| Saved data entries |
Content starts
File: src/rtl/msum_pkg.sv
package msum_pkg;
  // Output port source selection
  typedef enum logic [1:0] {
    OSEL_OFF  = 2'd0,
    OSEL_LIVE = 2'd1,
    OSEL_HELD = 2'd2
  } osel_e;
endpackage

File: src/rtl/msum_ld_reg.sv
module msum_ld_reg #(
  parameter int W = 12
) (
  input  logic         clk,
  input  logic         rst,
  input  logic         ld,
  input  logic [W-1:0] d,
  output logic [W-1:0] q
);
  always_ff @(posedge clk) begin
    if (rst)     q <= '0;
    else if (ld) q <= d;
  end


  hold_chk: assert property (@(posedge clk) disable iff (rst)
    !ld |=> (q == $past(q)));


  load_chk: assert property (@(posedge clk) disable iff (rst)
    ld |=> (q == $past(d)));


  rst_clear_chk: assert property (@(posedge clk)
    rst |=> (q == '0));
endmodule

File: src/rtl/msum_mult.sv
module msum_mult #(
  parameter int AW = 12,
  parameter int BW = 12
) (
  input  logic               clk,
  input  logic               rst,
  input  logic [AW-1:0]      a,
  input  logic [BW-1:0]      b,
  output logic [AW+BW-1:0]   prod
);
  localparam int PW = AW + BW;
  localparam logic [AW-1:0] AMIN = {1'b1, {(AW-1){1'b0}}};
  localparam logic [BW-1:0] BMIN = {1'b1, {(BW-1){1'b0}}};
  localparam logic [PW-1:0] MINSQ = {2'b01, {(PW-2){1'b0}}};

  logic signed [PW-1:0] full;

  always_comb full = $signed(a) * $signed(b);

  always_ff @(posedge clk) begin
    if (rst) prod <= '0;
    else     prod <= full;
  end


  min_sq_chk: assert property (@(posedge clk) disable iff (rst)
    (a == AMIN && b == BMIN) |=> (prod == MINSQ));


  zero_op_chk: assert property (@(posedge clk) disable iff (rst)
    (a == '0 || b == '0) |=> (prod == '0));
endmodule

File: src/rtl/msum_add.sv
module msum_add #(
  parameter int PW = 24,
  parameter int CW = 26
) (
  input  logic [PW-1:0] p,
  input  logic [CW-1:0] c,
  output logic [CW-1:0] sum
);
  logic [CW-1:0] p_ext;

  generate
    if (CW > PW) begin : g_ext
      always_comb p_ext = {{(CW-PW){p[PW-1]}}, p};
    end else begin : g_trunc
      always_comb p_ext = p[CW-1:0];
    end
  endgenerate

  // carry out discarded: wraps modulo 2^CW
  always_comb sum = c + p_ext;


  always_comb begin
    if (p == '0) zero_prod_chk: assert (sum == c);
  end
endmodule
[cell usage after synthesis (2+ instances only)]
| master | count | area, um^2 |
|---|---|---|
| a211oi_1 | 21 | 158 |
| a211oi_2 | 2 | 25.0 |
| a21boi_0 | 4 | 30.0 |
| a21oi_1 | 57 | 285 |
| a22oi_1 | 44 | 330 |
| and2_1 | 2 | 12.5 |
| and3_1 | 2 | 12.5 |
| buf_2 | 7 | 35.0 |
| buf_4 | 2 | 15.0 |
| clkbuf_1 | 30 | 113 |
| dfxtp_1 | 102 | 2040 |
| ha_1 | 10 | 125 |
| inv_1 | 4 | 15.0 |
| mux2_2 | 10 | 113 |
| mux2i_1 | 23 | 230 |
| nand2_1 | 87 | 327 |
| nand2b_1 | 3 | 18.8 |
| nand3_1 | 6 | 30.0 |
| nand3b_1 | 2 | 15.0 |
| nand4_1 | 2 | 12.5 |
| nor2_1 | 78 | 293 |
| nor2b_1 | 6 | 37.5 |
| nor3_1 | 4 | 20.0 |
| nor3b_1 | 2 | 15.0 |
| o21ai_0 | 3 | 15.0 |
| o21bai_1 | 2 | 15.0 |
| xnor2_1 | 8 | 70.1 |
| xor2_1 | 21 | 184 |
## src/rtl/spi_merge_pkg.sv

```systemverilog
package spi_merge_pkg;
  localparam int ADDR_W = 3;
  localparam logic [ADDR_W-1:0] A_DATA   = 3'd0;
  localparam logic [ADDR_W-1:0] A_FMT    = 3'd1;
  localparam logic [ADDR_W-1:0] A_CTRL   = 3'd2;
  localparam logic [ADDR_W-1:0] A_STATUS = 3'd3;
  localparam logic [ADDR_W-1:0] A_CONFIG = 3'd4;

  localparam int FMT_MERGE_BIT = 7;
  localparam int FMT_LEN_LO    = 8;
  localparam logic [4:0] LEN_BYTE = 5'd7;

  localparam int CTL_ALL_RST = 0;
  localparam int CTL_RX_RST  = 1;
  localparam int CTL_TX_RST  = 2;
  localparam int CTL_RX_DMA  = 3;
  localparam int CTL_TX_DMA  = 4;

  localparam int ST_RX_EMPTY = 14;
  localparam int ST_TX_FULL  = 23;
endpackage

```

## src/rtl/spmp_word_fifo.sv

```systemverilog
module spmp_word_fifo #(
  parameter int WIDTH = 32,
  parameter int LOG2  = 3
) (
  input  logic             clk,
  input  logic             rst,
  input  logic             flush,
  input  logic             wr_en,
  input  logic [WIDTH-1:0] wr_data,
  input  logic             rd_en,
  output logic [WIDTH-1:0] rd_data,
  output logic             full,
  output logic             empty,
  output logic [LOG2:0]    count
);
  localparam int DEPTH = 1 << LOG2;

  logic [WIDTH-1:0] mem [DEPTH];
  logic [LOG2-1:0]  wr_ptr, rd_ptr;
  logic             push, pop;

  assign full  = (count == (LOG2+1)'(DEPTH));
  assign empty = (count == '0);
  assign push  = wr_en && !full && !flush;
  assign pop   = rd_en && !empty && !flush;

  // storage without reset so it maps onto block RAM
  always_ff @(posedge clk) begin
    if (push) mem[wr_ptr] <= wr_data;
    if (pop)  rd_data <= mem[rd_ptr];
  end

  always_ff @(posedge clk) begin
    if (rst || flush) begin
      wr_ptr <= '0;
      rd_ptr <= '0;
      count  <= '0;
    end else begin
      if (push) wr_ptr <= wr_ptr + 1'b1;
      if (pop)  rd_ptr <= rd_ptr + 1'b1;
      case ({push, pop})
        2'b10:   count <= count + 1'b1;
        2'b01:   count <= count - 1'b1;
        default: count <= count;
      endcase
    end
  end

  AST_NO_OVERFLOW: assert property (@(posedge clk) disable iff (rst) int'(count) <= DEPTH);
  AST_FULL_DROP: assert property (@(posedge clk) disable iff (rst) (wr_en && full && !rd_en && !flush) |=> $stable(count));
  AST_EMPTY_HOLD: assert property (@(posedge clk) disable iff (rst) (rd_en && empty && !wr_en && !flush) |=> $stable(count));
endmodule

```

## src/rtl/spmp_tx_unpack.sv

```systemverilog
module spmp_tx_unpack (
  input  logic        clk,
  input  logic        rst,
  input  logic        flush,
  input  logic        fifo_empty,
  output logic        fifo_pop,
  input  logic [32:0] fifo_data,
  output logic [7:0]  tx_byte,
  output logic        tx_valid,
  input  logic        tx_take
);
  logic        pend, have, merge_w;
  logic [31:0] word;
  logic [1:0]  idx;

  assign fifo_pop = !have && !pend && !fifo_empty;
  assign tx_valid = have;
  assign tx_byte  = word[8*idx +: 8];

  always_ff @(posedge clk) begin
    if (rst || flush) begin
      pend    <= 1'b0;
      have    <= 1'b0;
      merge_w <= 1'b0;
      idx     <= '0;
      word    <= '0;
    end else begin
      pend <= fifo_pop;
      if (pend) begin
        have    <= 1'b1;
        word    <= fifo_data[31:0];
        merge_w <= fifo_data[32];
        idx     <= '0;
      end else if (have && tx_take) begin
        if (!merge_w || idx == 2'd3) have <= 1'b0;
        else                         idx  <= idx + 1'b1;
      end
    end
  end

  AST_SINGLE_LANE: assert property (@(posedge clk) disable iff (rst) (tx_valid && !merge_w) |-> (idx == 2'd0));
  AST_HOLD_BYTE: assert property (@(posedge clk) disable iff (rst) (tx_valid && !tx_take && !flush) |=> (tx_valid && $stable(tx_byte)));
endmodule

```

## src/rtl/spmp_rx_pack.sv

```systemverilog
module spmp_rx_pack (
  input  logic        clk,
  input  logic        rst,
  input  logic        flush,
  input  logic        merge,
  input  logic [7:0]  in_byte,
  input  logic        in_valid,
  output logic        push,
  output logic [31:0] push_data
);
  logic [23:0] acc;
  logic [1:0]  idx;

  always_ff @(posedge clk) begin
    if (rst || flush) begin
      acc       <= '0;
      idx       <= '0;
      push      <= 1'b0;
      push_data <= '0;
    end else begin
      push <= 1'b0;
      if (in_valid) begin
        if (!merge) begin
          push      <= 1'b1;
          push_data <= {24'h0, in_byte};
          idx       <= '0;
        end else if (idx == 2'd3) begin
          push      <= 1'b1;
          push_data <= {in_byte, acc};
          idx       <= '0;
        end else begin
          acc[8*idx +: 8] <= in_byte;
          idx             <= idx + 1'b1;
        end
      end
    end
  end

  AST_UNMERGED_UPPER_ZERO: assert property (@(posedge clk) disable iff (rst) (in_valid && !merge && !flush) |=> (push && push_data[31:8] == 24'h0));
endmodule

```

## src/rtl/spi_merge_fifo_port.sv

```systemverilog
module spi_merge_fifo_port
  import spi_merge_pkg::*;
#(
  parameter int TX_LOG2 = 3,
  parameter int RX_LOG2 = 3
) (
  input  logic              clk,
  input  logic              rst,
  input  logic              bus_wr,
  input  logic              bus_rd,
  input  logic [ADDR_W-1:0] bus_addr,
  input  logic [31:0]       bus_wdata,
  output logic [31:0]       bus_rdata,
  output logic [7:0]        tx_byte,
  output logic              tx_valid,
  input  logic              tx_take,
  input  logic [7:0]        rx_byte,
  input  logic              rx_valid,
  output logic              dma_rx_req,
  output logic              dma_tx_req
);
  localparam int TX_DEPTH = 1 << TX_LOG2;
  localparam int RX_DEPTH = 1 << RX_LOG2;
  localparam int TX_HALF  = TX_DEPTH / 2;
  localparam int RX_HALF  = RX_DEPTH / 2;

  // register state
  logic       merge_q;
  logic [4:0] len_q;
  logic       rst_all_q, rst_rx_q, rst_tx_q, rx_dma_q, tx_dma_q;
  logic       merge_eff, tx_flush, rx_flush;
  logic       ctrl_wr, fmt_wr, data_wr, data_rd;

  // fifo side
  logic        tx_full, tx_empty, tx_pop;
  logic [32:0] tx_dout;
  logic [TX_LOG2:0] tx_count;
  logic        rx_full, rx_empty, rx_push;
  logic [31:0] rx_din, rx_dout;
  logic [RX_LOG2:0] rx_count;

  // read path
  logic        sel_data_q, rd_empty_q;
  logic [31:0] reg_q;
  logic [31:0] fmt_rd, ctrl_rd, status_rd, cfg_rd;

  assign ctrl_wr = bus_wr && bus_addr == A_CTRL;
  assign fmt_wr  = bus_wr && bus_addr == A_FMT;
  assign data_wr = bus_wr && bus_addr == A_DATA;
  assign data_rd = bus_rd && bus_addr == A_DATA;

  assign merge_eff = merge_q && (len_q == LEN_BYTE);
  assign tx_flush  = rst_tx_q || rst_all_q;
  assign rx_flush  = rst_rx_q || rst_all_q;

  always_ff @(posedge clk) begin
    if (rst || rst_all_q) begin
      merge_q   <= 1'b0;
      len_q     <= LEN_BYTE;
      rst_all_q <= 1'b0;
      rst_rx_q  <= 1'b0;
      rst_tx_q  <= 1'b0;
      rx_dma_q  <= 1'b0;
      tx_dma_q  <= 1'b0;
    end else begin
      if (fmt_wr) begin
        merge_q <= bus_wdata[FMT_MERGE_BIT];
        len_q   <= bus_wdata[FMT_LEN_LO +: 5];
      end
      if (ctrl_wr) begin
        rst_all_q <= bus_wdata[CTL_ALL_RST];
        rst_rx_q  <= bus_wdata[CTL_RX_RST];
        rst_tx_q  <= bus_wdata[CTL_TX_RST];
        rx_dma_q  <= bus_wdata[CTL_RX_DMA];
        tx_dma_q  <= bus_wdata[CTL_TX_DMA];
      end else begin
        rst_rx_q <= 1'b0;
        rst_tx_q <= 1'b0;
      end
    end
  end

  spmp_word_fifo #(.WIDTH(33), .LOG2(TX_LOG2)) u_tx_fifo (
    .clk(clk), .rst(rst), .flush(tx_flush),
    .wr_en(data_wr), .wr_data({merge_eff, bus_wdata}),
    .rd_en(tx_pop), .rd_data(tx_dout),
    .full(tx_full), .empty(tx_empty), .count(tx_count)
  );

  spmp_tx_unpack u_unpack (
    .clk(clk), .rst(rst), .flush(tx_flush),
    .fifo_empty(tx_empty), .fifo_pop(tx_pop), .fifo_data(tx_dout),
    .tx_byte(tx_byte), .tx_valid(tx_valid), .tx_take(tx_take)
  );

  spmp_rx_pack u_pack (
    .clk(clk), .rst(rst), .flush(rx_flush), .merge(merge_eff),
    .in_byte(rx_byte), .in_valid(rx_valid),
    .push(rx_push), .push_data(rx_din)
  );

  spmp_word_fifo #(.WIDTH(32), .LOG2(RX_LOG2)) u_rx_fifo (
    .clk(clk), .rst(rst), .flush(rx_flush),
    .wr_en(rx_push), .wr_data(rx_din),
    .rd_en(data_rd), .rd_data(rx_dout),
    .full(rx_full), .empty(rx_empty), .count(rx_count)
  );

  always_comb begin
    fmt_rd    = '0;
    fmt_rd[FMT_MERGE_BIT]     = merge_q;
    fmt_rd[FMT_LEN_LO +: 5]   = len_q;
    ctrl_rd   = '0;
    ctrl_rd[CTL_ALL_RST] = rst_all_q;
    ctrl_rd[CTL_RX_RST]  = rst_rx_q;
    ctrl_rd[CTL_TX_RST]  = rst_tx_q;
    ctrl_rd[CTL_RX_DMA]  = rx_dma_q;
    ctrl_rd[CTL_TX_DMA]  = tx_dma_q;
    status_rd = '0;
    status_rd[ST_RX_EMPTY] = rx_empty;
    status_rd[ST_TX_FULL]  = tx_full;
    cfg_rd    = {24'h0, 4'(TX_LOG2 - 1), 4'(RX_LOG2 - 1)};
  end

  always_ff @(posedge clk) begin
    if (rst) begin
      sel_data_q <= 1'b0;
      rd_empty_q <= 1'b1;
      reg_q      <= '0;
    end else if (bus_rd) begin
      sel_data_q <= (bus_addr == A_DATA);
      rd_empty_q <= rx_empty;
      case (bus_addr)
        A_FMT:    reg_q <= fmt_rd;
        A_CTRL:   reg_q <= ctrl_rd;
        A_STATUS: reg_q <= status_rd;
        A_CONFIG: reg_q <= cfg_rd;
        default:  reg_q <= '0;
      endcase
    end
  end

  assign bus_rdata = sel_data_q ? (rd_empty_q ? 32'h0 : rx_dout) : reg_q;

  always_ff @(posedge clk) begin
    if (rst) begin
      dma_rx_req <= 1'b0;
      dma_tx_req <= 1'b0;
    end else begin
      dma_rx_req <= rx_dma_q && (int'(rx_count) >= RX_HALF);
      dma_tx_req <= tx_dma_q && ((TX_DEPTH - int'(tx_count)) >= TX_HALF);
    end
  end

  AST_EMPTY_READ_ZERO: assert property (@(posedge clk) disable iff (rst) (data_rd && rx_empty) |=> (bus_rdata == 32'h0));
  AST_RX_SELF_CLEAR: assert property (@(posedge clk) disable iff (rst) (rst_rx_q && !ctrl_wr) |=> !rst_rx_q);
  AST_TX_SELF_CLEAR: assert property (@(posedge clk) disable iff (rst) (rst_tx_q && !ctrl_wr) |=> !rst_tx_q);
  AST_FMT_DEFAULT: assert property (@(posedge clk) disable iff (rst) rst_all_q |=> (len_q == LEN_BYTE && !merge_q && !rst_all_q));
  AST_DMA_RX_OFF: assert property (@(posedge clk) disable iff (rst) !rx_dma_q |=> !dma_rx_req);
  AST_DMA_RX_FULL: assert property (@(posedge clk) disable iff (rst) (rx_dma_q && rx_full) |=> dma_rx_req);
  AST_DMA_TX_OFF: assert property (@(posedge clk) disable iff (rst) !tx_dma_q |=> !dma_tx_req);
  AST_DMA_TX_EMPTY: assert property (@(posedge clk) disable iff (rst) (tx_dma_q && tx_empty) |=> dma_tx_req);
endmodule

```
Content ends
| Exercise directions |
For every line above that includes the word "pend", return the line.

| Problem solution |
  logic        pend, have, merge_w;
  assign fifo_pop = !have && !pend && !fifo_empty;
      pend    <= 1'b0;
      pend <= fifo_pop;
      if (pend) begin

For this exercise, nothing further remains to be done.